Labour and the coronavirus crisis 

Keir Starmer’s election as Labour leader comes at the end of a long election process during which the country has changed significantly. When the candidates sought nominations at the beginning of the year, we could enjoy full freedom of movement within the country and across much of the world. Although the economy was not growing as fast as had been hoped, employment was at all time high levels and unemployment was low. The re-elected Conservative government was well on the way to extracting the UK from the European Union, which was achieved at the end of January. Coronavirus was on the radar but it appeared to be some distance away. In March, a new Chancellor of the Exchequer attempted to reset the agenda by signalling an increase in government spending. The pandemic has shattered that world and as we fight for the health of our people, the political and economic outlook is highly uncertain.

Labour suffered its fourth election defeat in a row in December, and in winning only 203 seats had its worst result since 1935. Since becoming leader in 2015, Jeremy Corbyn led his party on a journey towards the far left of politics, in a political experiment with significant consequences. Despite a divided Conservative Party, Labour lost in 2017 and lost again last year when the public largely rejected both the leader and the manifesto on which he campaigned. His time as leader was characterised by rancorous local party meetings as some of his more extreme supporters sought to marginalise long standing members. Furthermore, the past five years have seen a rise in anti-Semitic abuse in and around the Party, with Jewish MPs suffering especially. This resulted in the Equalities and Human Rights Commission launching an investigation last year. The manifesto contained some good ideas but turned out to be a far left wish list and Labour struggled to be credible on its management of the economy and public spending. In December, despite concerns about Boris Johnson and a more right wing Conservative Party, overall the electorate turned against Labour and its leader, giving the government a clear majority.

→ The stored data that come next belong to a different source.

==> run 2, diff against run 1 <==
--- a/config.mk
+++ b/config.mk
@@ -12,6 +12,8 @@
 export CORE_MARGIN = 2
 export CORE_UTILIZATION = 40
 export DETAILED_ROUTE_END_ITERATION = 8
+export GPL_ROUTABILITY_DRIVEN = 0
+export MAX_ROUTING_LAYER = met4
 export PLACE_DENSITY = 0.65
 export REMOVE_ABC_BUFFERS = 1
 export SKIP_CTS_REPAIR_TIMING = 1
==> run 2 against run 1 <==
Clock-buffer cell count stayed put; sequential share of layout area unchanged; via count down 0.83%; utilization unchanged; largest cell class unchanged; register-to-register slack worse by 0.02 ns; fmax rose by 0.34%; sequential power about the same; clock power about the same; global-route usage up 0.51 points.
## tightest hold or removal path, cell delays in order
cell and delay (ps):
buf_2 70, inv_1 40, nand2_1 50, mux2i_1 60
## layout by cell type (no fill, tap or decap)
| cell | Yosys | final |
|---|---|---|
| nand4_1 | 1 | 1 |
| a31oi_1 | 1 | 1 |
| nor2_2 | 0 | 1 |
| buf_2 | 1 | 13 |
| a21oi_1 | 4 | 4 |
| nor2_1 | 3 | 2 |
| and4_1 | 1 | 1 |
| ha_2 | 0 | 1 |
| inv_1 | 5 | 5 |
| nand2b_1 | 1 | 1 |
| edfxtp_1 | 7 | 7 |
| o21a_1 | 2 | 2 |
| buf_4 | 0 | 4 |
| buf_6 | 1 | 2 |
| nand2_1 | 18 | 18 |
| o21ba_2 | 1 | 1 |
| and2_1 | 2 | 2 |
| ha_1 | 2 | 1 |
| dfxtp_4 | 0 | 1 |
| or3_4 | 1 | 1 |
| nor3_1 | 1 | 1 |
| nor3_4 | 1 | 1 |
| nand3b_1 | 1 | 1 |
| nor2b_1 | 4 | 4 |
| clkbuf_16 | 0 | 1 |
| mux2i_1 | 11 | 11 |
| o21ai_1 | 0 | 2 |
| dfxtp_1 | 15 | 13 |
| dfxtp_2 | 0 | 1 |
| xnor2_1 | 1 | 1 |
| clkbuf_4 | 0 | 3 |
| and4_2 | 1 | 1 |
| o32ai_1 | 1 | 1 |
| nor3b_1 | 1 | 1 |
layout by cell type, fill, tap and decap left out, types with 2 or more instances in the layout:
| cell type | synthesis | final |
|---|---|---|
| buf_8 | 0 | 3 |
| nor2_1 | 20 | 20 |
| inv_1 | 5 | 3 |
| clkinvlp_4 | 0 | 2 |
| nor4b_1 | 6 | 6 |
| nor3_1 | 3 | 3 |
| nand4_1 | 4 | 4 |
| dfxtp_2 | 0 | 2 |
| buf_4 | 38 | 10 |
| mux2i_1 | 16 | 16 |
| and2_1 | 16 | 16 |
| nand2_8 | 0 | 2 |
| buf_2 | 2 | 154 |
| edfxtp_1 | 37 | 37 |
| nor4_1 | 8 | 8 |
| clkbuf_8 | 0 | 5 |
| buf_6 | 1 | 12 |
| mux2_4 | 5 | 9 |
## src/soc_bus_config.svh

```systemverilog
`ifndef SOC_BUS_CONFIG_SVH
`define SOC_BUS_CONFIG_SVH

// Bus widths
`define SOC_ADDR_W 32
`define SOC_DATA_W 32
`define SOC_STRB_W 4

// 64 KB bootloader window over a 4 KB array
`define BOOT_BASE 32'h0201_0000
`define BOOT_REGION_BITS 16
`define BOOT_DEPTH_WORDS 1024

// Game-pad status register
`define PAD_BASE 32'h0200_0200
`define PAD_REGION_BITS 2

`define PAD_TICK_DIV 512 // 50 MHz / 512
`define PAD_BUTTONS 8

`endif

```

## src/soc_bus_pkg.sv

```systemverilog
`default_nettype none

`include "soc_bus_config.svh"

package soc_bus_pkg;

	// Decoded target of one transaction
	typedef enum logic [1:0] {
		REGION_BOOT,
		REGION_PAD,
		REGION_NONE
	} region_e;

	typedef enum logic [1:0] {
		RESP_OKAY   = 2'd0,
		RESP_SLVERR = 2'd2,
		RESP_DECERR = 2'd3
	} resp_e;

	typedef logic [`PAD_BUTTONS-1:0] pad_buttons_t; // 1 = pressed

	typedef struct packed {
		logic [`SOC_DATA_W-1:0] data;
		resp_e                  resp;
	} read_resp_t;

	typedef struct packed {
		resp_e resp;
	} write_resp_t;

endpackage

`default_nettype wire

```

## src/pad_tick_timer.sv

```systemverilog
`timescale 1ns/1ps
`default_nettype none

`include "soc_bus_config.svh"

module pad_tick_timer (
	input  logic clk_50mhz,
	input  logic resetn,
	output logic tick
);
	import soc_bus_pkg::*;

	localparam int CNT_W = $clog2(`PAD_TICK_DIV);

	logic [CNT_W-1:0] count;
	logic             wrap;

	assign wrap = (count == CNT_W'(`PAD_TICK_DIV - 1));

	always_ff @(posedge clk_50mhz) begin
		if (!resetn) begin
			count <= '0;
			tick  <= 1'b0;
		end else begin
			count <= wrap ? '0 : count + 1'b1;
			tick  <= wrap; // One cycle per period
		end
	end

endmodule

`default_nettype wire

```

## config.mk

```make
export PLATFORM = sky130hd
export DESIGN_NAME = pad_tick_timer
export DESIGN_NICKNAME = d
export VERILOG_FILES = /design/src/soc_bus_pkg.sv /design/src/pad_tick_timer.sv
export VERILOG_INCLUDE_DIRS = /design/src
export SDC_FILE = /design/constraint.sdc
export NUM_CORES = 1
export LEC_CHECK = 0
export ABC_CLOCK_PERIOD_IN_PS = 1300
export BUFFER_PORTS_ARGS = -buffer_cell sky130_fd_sc_hd__buf_4
export CORE_AREA = 2 2 39 41
export CTS_CLUSTER_DIAMETER = 40
export CTS_CLUSTER_SIZE = 14
export DETAILED_ROUTE_END_ITERATION = 7
export DIE_AREA = 0 0 41 43
export PLACE_DENSITY = 0.5
export SLEW_MARGIN = 20
export SYNTH_ARGS = -nofsm -noshare
export SYNTH_HDL_FRONTEND = slang
export SYNTH_SLANG_ARGS = --single-unit
export TNS_END_PERCENT = 100
```

## constraint.sdc

```tcl
create_clock -name clk_50mhz -period 1.3 [get_ports clk_50mhz]
set_input_delay 0.195 -clock clk_50mhz [delete_from_list [all_inputs] [get_ports clk_50mhz]]
set_output_delay 0.195 -clock clk_50mhz [all_outputs]
set_load 0.005 [all_outputs]
```

* Yosys cells after proc, flatten, opt, wreduce, memory -nomap -nowiden
Index checks and enable logic that the tools add are counted.
Word-level totals: register bits after elaboration 10, bits of input ports 2, logic and storage cells 6
Cells by class: add/sub/neg operators 1, equality and inequality tests 1, bitwise logic cells 1, reductions and logical operators 1
Operators by type and width (count):
- 9-bit by 1-bit adder with 9-bit output (second input constant) | 1
- 9-bit == test (second input constant) | 1
- 2-bit OR reduction | 1
- 1-bit inverter | 1

* Logic depth before layout (Yosys ltp)
Gate-level depths: netlist of run 1.
depth after elaboration 2, depth in mapped cells 6, gate-level depth less buffers 6

* Worst setup path before layout of run 1
Ideal clock, no wire load.
path type reg2reg, start reg count[0], end reg count[2], setup time 121 ps, arrival time 1269 ps, required time 1179 ps, setup slack -90 ps, stages on the path, launching flop included 7, clock period less this slack 1390 ps, cell sequence dfxtp_1 ha_1 nand3_2 nor3_1 ha_1 nand2b_1 nor2_1
Between the ends: cells in the longest elaborated chain, start to end 2
RTL lines:
- start: declaration | RTL line pad_tick_timer.sv:15 | logic [CNT_W-1:0] count;
- start signal: assignment | RTL line pad_tick_timer.sv:25 | count <= wrap ? '0 : count + 1'b1;
- 9-bit == test | RTL line pad_tick_timer.sv:18 | assign wrap = (count == CNT_W'(`PAD_TICK_DIV - 1));
- via wrap | RTL line pad_tick_timer.sv:16 | logic wrap;
- 2-bit OR reduction (no source line)
The timed path passes the listed nets, and every way through them passes these cells. A chain may end at the register's enable or synchronous reset.

* Final worst setup path of run 1
start reg count[1], end reg count[4]
The elaborated chain is that of the path after synthesis.

==> impl_metrics.tcl, run 1 <==
set metrics [dict create \
    wl_per_cell_um 10.2 \
    reg2reg_depth 6 \
    worst_hold_startpoint "resetn" \
    final_area_um2 556 \
    cts_tree "done" \
    cts_buffer_depth 2 \
    path_cells "ha_4 > nand3_4 > nor3_4 > ha_4 > nand2b_4 > nor2_1" \
    peakVddDrop_v 0.000427 \
    area_growth_pct 42.8 \
    clock_latency_ns 0.26 \
    grt_pass1_vias 275 \
    synthAdderAreaFrac_pct 6.43 \
    rrSetupSlack_ns 0.007 \
    pin_count 3 \
    worst_path_most_repeated_cell "ha_4" \
    ys_seq_area_share_pct 51.4 \
    synth.avg_cell_area_um2 9.49 \
    hold_class "input pin to flip-flop" \
    p_leak_nw 0.210 \
    utilization_pct 40.1 \
    ant_nets 0 \
    cp-end-kind "flip-flop" \
    port-buffer-count 2 \
    drv_cap 0 \
    cp_max_fo 7 \
    h-tree-depth 1 \
    start_util_pct 28.1 \
    cts_buffers 3 \
    first_pass_iters 2 \
    die_area_um2 1760 \
    startpoint_type "flip-flop" \
    slew-limit-headroom_pct 84.2 \
    routabilityCongestion 0.616 \
    synth_top_family_by_area "simple AND/OR/NAND/NOR gates" \
    period_share_pct 99.4 \
    routed_wl_um 693 \
    fp.coreArea_um2 1380 \
    synth_mux_area_share_pct 0 \
    timing.hold.ws_ns 0.181 \
    hold_depth 2 \
    rows 14 \
    drv_slew 0 \
    synth_compound_area_share_pct 7.72 \
    power_density_nw_per_um2 1020 \
    syn_inst 41 \
    grt-ovfl-total 0 \
    min_delay_worst_endpoint "tick" \
    clk_pin_slew_ns 0.06 \
    synth-xor-area-share_pct 6.75 \
    drive_gt1_share_pct 40.4 \
    yosys.area_share.simple_pct 25.7 \
    via_per_inst 4.71 \
    clock_sinks 10 \
    skew_ns 0.00571 \
    rr_startpoint "count[1]" \
    diodes 0 \
    gr-usage-all-layers_pct 9.28 \
    hold_viol_final 0 \
    dpl_cell_area_um2 480 \
    setup-tns-final_ns 0 \
    grt_max_degree 8 \
    cpPeakStageDelay_ns 0.35 \
    worst_pin_slew_ns 0.235 \
    period_needed_ns 1.29 \
    synth-seq-cells 10 \
    achievable-frequency_ghz 0.774 \
    slowest_stage "dfxtp_2" \
    use_met2_pct 13.1 \
    rsz0062_at_grt "yes" \
    setup_violations 0 \
    synth_cell_types 17 \
    vias 320 \
    status "complete, no violations" \
    critPathKind "flip-flop to flip-flop" \
    grt_pass1_wl_mm 1.04 \
    yosysWarningCount 0 \
    antenna_found_initial 0 \
    dr.first_iter.drc_count 1 \
    arrival_ns 1.44 \
    die-height_um 43 \
    busiest_layer "met2" \
    r2r-end "count[4]" \
    layout_common_cells "dfxtp_1, buf_4, nor2_1" \
    met3_usage_pct 3.14 \
    nets 58 \
    crit_required_ns 1.45 \
    netlist_area_um2 389 \
    drcViolationCount 0 \
    die_w_um 41 \
    hpwl_um 447 \
    cts.root.buffer_cell "clkbuf_4" \
    use_met1_pct 9.48 \
    synth_nets 45 \
]
-- repair_timing --
item,4_1_cts,5_1_grt
hold buffers,0,0
gates resized for setup,4,4
hold endpoints to repair,0,0
setup buffers,0,1
endpoints found under the setup margin,9,9
pin swaps,3,4
-- where the power goes --
part | switching [W] | total (W) | leakage (nW) | internal [W]
sequential | 0.00000909 | 0.000325 | 0.0817 | 0.000316
combinational | 0.0000157 | 0.0000401 | 0.115 | 0.0000245
clock | 0.0000963 | 0.000203 | 0.0138 | 0.000106
-- through the flow --
stage,setup slack [ns],total power (W),std cells
2_1_floorplan,0.000783,0.000343,41
3_3_place_gp,-0.0429,0.000362,64
3_5_place_dp,-0.0427,0.000361,64
4_1_cts,-0.0155,0.000575,67
5_1_grt,-0.0369,0.000600,68
6_report,0.00740,0.000568,68
-- cells in the mapped netlist --
master    instances  area share [%]
dfxtp_1          10              51
nor2_1            4             3.9
a21oi_1           3             3.9
and2_1            3             4.8
o21ai_0           3             3.9
or3_1             3             4.8
ha_1              2             6.4
inv_1             2             1.9
nand3_1           2             2.6
xnor2_1           2             4.5
nand2_1           1            0.96
nand2b_1          1             1.6
nand3_2           1             2.6
nand4_1           1             1.6
nor2b_1           1             1.6
nor3_1            1             1.3
xor2_1            1             2.3
-- worst max-delay path, delay by kind of cell, from the launching register on --
kind | cells | cell delay, ns
DFF | 1 | 0.35
adders and majority gates | 2 | 0.31
and+or+nand+nor | 4 | 0.51
-- cells by family (layout without fill, tap and decap cells) --
kind of cell,count (synthesis),count (layout)
AO/OA/AOI/OAI,6,6
XOR/XNOR,3,3
adder cells (fa/ha/maj),2,2
buffers and inverters,2,13
flip-flops,10,10
AND/OR/NAND/NOR,18,18
-- how the worst max path moves through the flow --
stage                        start        to  slack, ns  cells after the start
after floorplan           count[1]  count[8]     0.0008                      5
after global placement    count[1]  count[3]      -0.04                      6
after global routing      count[1]  count[6]      -0.04                      6
after CTS                 count[0]  count[5]      -0.02                      6
final                     count[1]  count[4]      0.007                      6
after detailed placement  count[1]  count[5]      -0.04                      6
-- registers in the layout (all words and copies together), names as in the netlist --
| name | cells |
|---|---|
| tick | 1 |
| count | 9 |
-- metal layers --
layer | part of all wire, % | vias up | wire, um
met5 | 0 | - | 0
met4 | 0 | 0 | 0
met3 | 2.2 | 0 | 15
met2 | 56 | 1 | 385
met1 | 42 | 156 | 292
li1 | - | 163 | -
-- area by class of cell --
type | count | area (um2)
tap | 16 | 20.0
timing repair buffer | 8 | 60.1
sequential | 10 | 203
multi-input combinational | 29 | 243
inverter | 2 | 7.51
fill | 137 | 828
clock buffer | 3 | 22.5
Power figures use the tool's default switching activity.
==> run 2: changes to the inputs <==
--- a/config.mk
+++ b/config.mk
@@ -7,13 +7,13 @@
 export NUM_CORES = 1
 export LEC_CHECK = 0
 export ABC_CLOCK_PERIOD_IN_PS = 1300
-export BUFFER_PORTS_ARGS = -buffer_cell sky130_fd_sc_hd__buf_4
 export CORE_AREA = 2 2 39 41
 export CTS_CLUSTER_DIAMETER = 40
 export CTS_CLUSTER_SIZE = 14
 export DETAILED_ROUTE_END_ITERATION = 7
 export DIE_AREA = 0 0 41 43
-export PLACE_DENSITY = 0.5
+export DONT_BUFFER_PORTS = 1
+export PLACE_DENSITY = 0.48
 export SLEW_MARGIN = 20
 export SYNTH_ARGS = -nofsm -noshare
 export SYNTH_HDL_FRONTEND = slang
==> run 2 against run 1 <==
  * Non-clock buffer count is 2 lower
  * Power is 1.0% lower
  * Hold slack worse by 0.11 ns
  * Largest cell class unchanged
  * First-iteration DRC count grew to 13 times the previous value
  * Final cell count is 2.9% lower
  * Combinational power hardly changed
==> impl_metrics.tcl, run 2 (synthesized netlist as in run 1, its figures left out) <==
set metrics [dict create \
    die-height_um 43 \
    timing.critical_path.buf_inv 0 \
    port-buffer-count 0 \
    grt_max_degree 8 \
    slew-limit-headroom_pct 85.2 \
    p_leak_nw 0.182 \
    hold_class "input pin to flip-flop" \
    rsz0062_at_grt "yes" \
    via_per_inst 4.65 \
    clk_pin_slew_ns 0.06 \
    nets 56 \
    skew_ns 0.00333 \
    worst_pin_slew_ns 0.222 \
    setup_violations 0 \
    rows 14 \
    dr.first_iter.drc_count 13 \
    combPwrFrac_pct 7.1 \
    fin_ws_ns 0.00730 \
    p_int_w 0.000447 \
    layout_common_cells "dfxtp_1, buf_4, nor2_1" \
    path_cells "ha_4 > nand3_4 > nor3_2 > ha_2 > nand2b_4 > a21oi_1" \
    area_growth_pct 33.1 \
    first_pass_iters 4 \
    dp_slack_ns -0.0667 \
    peakVddDrop_v 0.000422 \
    cpPeakStageDelay_ns 0.35 \
    achievable-frequency_ghz 0.774 \
    slowest_stage "dfxtp_2" \
    wl_per_cell_um 10.4 \
    drive_gt1_share_pct 34.0 \
    h-tree-depth 1 \
    p_clk_share_pct 35.0 \
    clock_sinks 10 \
    cts_buffer_depth 2 \
    crit_required_ns 1.43 \
    utilization_pct 37.4 \
    ant_nets 0 \
    critPathKind "flip-flop to flip-flop" \
    gr-usage-all-layers_pct 10.3 \
    cp_max_fo 7 \
    routabilityCongestion 0.714 \
    pin_count 3 \
    grt_pass1_vias 314 \
    clock_latency_ns 0.25 \
    die_w_um 41 \
    p_total_w 0.000562 \
    cts.root.buffer_cell "clkbuf_4" \
    final_area_um2 518 \
    drv_slew 0 \
    p_switching_w 0.000115 \
    arrival_ns 1.43 \
    fp.coreArea_um2 1380 \
    die_area_um2 1760 \
    timing.hold.ws_ns 0.0720 \
    status "complete, no violations" \
    reg_top3 "count x9, tick x1" \
    start_util_pct 28.1 \
    antenna_found_initial 0 \
    swShare_pct 20.5 \
    dpl_cell_area_um2 450 \
    cp-end-kind "flip-flop" \
    vias 307 \
    final_common_cell "dfxtp_1" \
    cts_tree "done" \
    crit_family "simple AND/OR/NAND/NOR gates" \
    startpoint_type "flip-flop" \
    drv_cap 0 \
    cts_buffers 3 \
    hold_viol_final 0 \
    period_share_pct 99.4 \
    largest_register_ffs 9 \
    routed_wl_um 685 \
    diodes 0 \
    drcViolationCount 0 \
    power_density_nw_per_um2 1080 \
    grt_pass1_wl_mm 1.26 \
    p_seq_share_pct 57.9 \
    period_needed_ns 1.29 \
    grt-ovfl-total 0 \
    top_register "count" \
]
[run 2: changes by cell type in the layout (fill, tap and decap cells not counted), sizes merged]
cell,change
buf,-2
[run 2: final timing paths]
kind	from	endpoint	slack, ns	cells after the start
max	count[1]	count[5]	0.007	6
max reg2reg	count[1]	count[5]	0.007	6
min reg2reg	count[7]	count[7]	0.49	2
min	resetn	tick	0.07	1
[run 2: worst register-to-register path: cells and delay by family (launching register included)]
kind | cells | cell delay [ns]
adder cells (fa/ha/maj) | 2 | 0.36
AO/OA/AOI/OAI | 1 | 0.05
AND/OR/NAND/NOR | 3 | 0.40
flip-flops | 1 | 0.35
[run 2: power by group through the flow]
stage,clock network (W),registers [W],logic (W)
after floorplan,0,0.000328,0.0000153
final,0.000196,0.000325,0.0000401
after global placement,0,0.000327,0.0000291
after global routing,0.000222,0.000326,0.0000463
after detailed placement,0,0.000328,0.0000302
after CTS,0.000206,0.000325,0.0000359
[run 2: layout make-up]
type,instances,area [um2]
flip-flops and latches,10,203
fillers,131,866
repair buffers,6,45.0
well taps,16,20.0
clock buffers,3,22.5
multi-input cells,29,220
inverters,2,7.51
[run 2: repair_timing]
| action | CTS | global route |
|---|---|---|
| hold buffers | 0 | 0 |
| pin swaps | 3 | 3 |
| setup endpoints to repair | 9 | 9 |
| gates resized for setup | 3 | 1 |
| buffers inserted | 2 | 1 |
[run 2: routing by layer]
metal	up-vias	global-route usage, %	part of all wire [%]
met5	-	0	0
met4	0	4.00	0
met3	0	1.57	2.8
met2	4	16.3	55
met1	144	13.4	42
li1	159	-	-
[run 2: through the flow]
step	std cells	setup TNS, ns
after detailed placement	60	-0.499
after floorplan	41	0
after CTS	65	-0.0110
final	66	0
after global placement	60	-0.192
after global routing	66	-0.496
==> run 3: changes to the inputs <==
--- a/config.mk
+++ b/config.mk
@@ -13,7 +13,6 @@
 export DETAILED_ROUTE_END_ITERATION = 7
 export DIE_AREA = 0 0 41 43
 export DONT_BUFFER_PORTS = 1
-export PLACE_DENSITY = 0.48
 export SLEW_MARGIN = 20
 export SYNTH_ARGS = -nofsm -noshare
 export SYNTH_HDL_FRONTEND = slang
==> run 3 against run 2 <==
  * Die area did not move
  * Critical endpoint is now count[6]
  * Power grew 13%
  * Critical path type unchanged
  * Via count fell by 1.6%
  * Final cell count fell by 1.5%
  * Non-clock buffer count down 2
  * Largest cell class unchanged
  * Largest power group unchanged
  * Setup slack improved by 0.014 ns
==> impl_metrics.tcl, run 3 (synthesized netlist as in run 1, its figures left out) <==
set metrics [dict create \
    use_met2_pct 15.6 \
    grt-ovfl-total 0 \
    drcViolationCount 0 \
    cts.root.buffer_cell "clkbuf_4" \
    drive_gt1_share_pct 36.7 \
    peakVddDrop_v 0.000388 \
    area_growth_pct 38.6 \
    die-height_um 43 \
    cts_buffers 3 \
    cts_buffer_depth 2 \
    dr.first_iter.drc_count 1 \
    cp-end-kind "flip-flop" \
    hold_class "input pin to flip-flop" \
    gr-usage-all-layers_pct 11.1 \
    diodes 0 \
    reg_top3 "count x9, tick x1" \
    hpwl_um 477 \
    met3_usage_pct 3.14 \
    drv_cap 0 \
    rows 14 \
    crit_required_ns 1.50 \
    routabilityCongestion 0.656 \
    die_area_um2 1760 \
    via_per_inst 4.65 \
    rsz0062_at_grt "yes" \
    hold_viol_final 0 \
    slew-limit-headroom_pct 86.1 \
    use_met1_pct 10.7 \
    arrival_ns 1.48 \
    wl_per_cell_um 9.75 \
    antenna_found_initial 0 \
    grt_pass1_vias 316 \
    period_needed_ns 1.28 \
    vias 302 \
    layout_common_cells "dfxtp_1, nor2_1, buf_4" \
    num-fill-cells 140 \
    clock_sinks 10 \
    critPathKind "flip-flop to flip-flop" \
    fin_ws_ns 0.0213 \
    port-buffer-count 0 \
    final_common_cell "dfxtp_1" \
    p_total_w 0.000636 \
    startpoint_type "flip-flop" \
    cts_setup_buffers 0 \
    multiInputGateArea_um2 243 \
    drv_slew 0 \
    setup-tns-final_ns 0 \
    cts_hold_buffers 0 \
    first_pass_iters 2 \
    period_share_pct 98.4 \
    grt_max_degree 8 \
    register_area_um2 203 \
    largest_register_ffs 9 \
    cts_tree "done" \
    slowest_stage "dfxtp_2" \
    achievable-frequency_ghz 0.782 \
    clk_pin_slew_ns 0.07 \
    power_density_nw_per_um2 1180 \
    skew_ns 0.00766 \
    status "complete, no violations" \
    clock_latency_ns 0.27 \
    grt_pass1_wl_mm 1.21 \
    nets 54 \
    top_register "count" \
    pin_count 3 \
    dp_slack_ns -0.0352 \
    ant_nets 0 \
    die_w_um 41 \
    fp.coreArea_um2 1380 \
    busiest_layer "met2" \
    setup_violations 0 \
    cp_max_fo 3 \
    routed_wl_um 634 \
    path_cells "ha_4 > nand3_4 > buf_4 > or3_1 > a21oi_2" \
    cpPeakStageDelay_ns 0.35 \
    worst_pin_slew_ns 0.207 \
    h-tree-depth 1 \
    start_util_pct 28.1 \
    p_leak_nw 0.194 \
]
[run 3: what timing repair did]
action | 4_1_cts | 5_1_grt
resized for setup | 4 | 4
endpoints found under the setup margin | 9 | 9
pin swaps | 5 | 5
[run 3: metal layers]
| layer | up-vias | share of wire, % |
|---|---|---|
| met2 | 4 | 53 |
| met1 | 142 | 41 |
| met3 | 2 | 1.9 |
| li1 | 154 | - |
| met5 | - | 0 |
| met4 | 0 | 3.0 |
[run 3: worst max-delay path, delay by kind of cell (launching register included)]
kind	cells	cell delay, ns
and+or+nand+nor	2	0.43
DFF	1	0.35
buffers and inverters	1	0.16
adders and majority gates	1	0.15
AOI/OAI and AO/OA	1	0.12
[run 3: metrics by stage]
step / hold slack, ns / std cells / instance area, um2 / utilization (%)
after CTS: 0.0505 / 65 / 513 / 37.1
after floorplan: 0.322 / 41 / 408 / -
after detailed placement: 0.329 / 61 / 458 / 33.1
final: 0.0601 / 65 / 539 / 39.0
after global placement: 0.323 / 61 / 458 / 33.1
after global routing: 0.0598 / 65 / 539 / 39.0
[run 3: cell type report]
class	instances	area share (%)
timing repair buffer	4	5.57
sequential	10	37.6
clock buffer	4	6.73
inverter	2	1.39
tap	16	3.71
multi-input combinational	29	45.0
[run 3: final timing paths]
| check | from | endpoint | slack [ns] | cells after the start |
|---|---|---|---|---|
| worst max-delay path | count[0] | count[6] | 0.02 | 5 |
| worst min-delay path | resetn | tick | 0.06 | 1 |
| worst max register to register | count[0] | count[6] | 0.02 | 5 |
| worst min register to register | count[5] | count[5] | 0.51 | 2 |
[run 3: where the power goes]
part	switching (W)	leakage [nW]	internal (W)
registers	0.00000902	0.0817	0.000315
logic	0.0000132	0.0916	0.0000200
clock network	0.000109	0.0210	0.000170
total	0.000131	0.194	0.000505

In his victory speech, Keir Starmer signalled a change of approach. He announced that Labour would support the government’s efforts to combat the coronavirus but would test the arguments and point out where it finds errors. He was clear on anti-Semitism; he apologised on behalf of the Party and stated that he would “tear out this poison by its roots”. In both his speech and in a later interview, Mr Starmer talked about the experience of the low paid, many of whom are in the front line in the fight against the pandemic.

Keir Starmer also outlined four tests by which Labour will judge the government. These are: delivery on the promise of 100,000 tests a day by the end of April; a comprehensive vaccination programme in place in time for a new vaccine; blockages in equipment supply to be cleared; and a clear exit strategy to be published.

Any government would have struggled to respond well to the coronavirus threat. Believed at first to be a localised outbreak in China it took some time for experts elsewhere, including the UK, to understand the risk it posed. The UK government has imposed the most stringent restrictions on freedoms this country has seen in peacetime, and some are stricter than during past wars. It is easy with hindsight, and partial information, to criticise.

Nevertheless, it is clear that some errors have been made. The first is that Western governments did not learn the lessons of past outbreaks, such as SARs. Some countries, such as South Korea, seem to have done so and increased testing capacity in preparation. The likelihood of another ‘Spanish flu’-like pandemic had been much discussed, but our health service did not have the ability to respond quickly, and is still struggling with shortages of vital equipment including protection for NHS staff. 

A second criticism is that there have been failures of political leadership. There is no doubt that ministers such as the Prime Minister and Health Secretary have been working hard. They will have been facing a remorseless series of crises to deal with each day. It is clear however that there has been a failure of ‘grip’, with delays in procurement of equipment and roll out of tests. Moreover, the public messages have been confused, with attempts to fine-tune public behaviour accompanied by optimistic promises about action that the government has been unable to fulfil. At the same time, there have been notable achievements, such as the establishment of the new Nightingale hospitals for coronavirus patients and the lockdown does appear to be restricting the spread of disease.

We face a challenge. The brakes have been put on the economy and the longer this goes on, the greater the challenge to recover. Only with government support can millions of people get through this period, particularly people working in the private sector. Those people in essential services, including both NHS workers and those ensuring we have food available, are in many cases not well paid. We need to think now, amidst the crisis, about what sort of economy and society we want to have as the situation recovers. This is a debate in which Christians should be involved, because it is about values. This is also why politics still matters, as it did when the Second World War came to an end and the country was faced with a choice between going back to a pre-war settlement or a more equitable outcome. Christians on the Left will be involved in that debate and forging a new politics for the time ahead. In the meantime, our prayers are for all those involved in the fight against the coronavirus and for those who are suffering.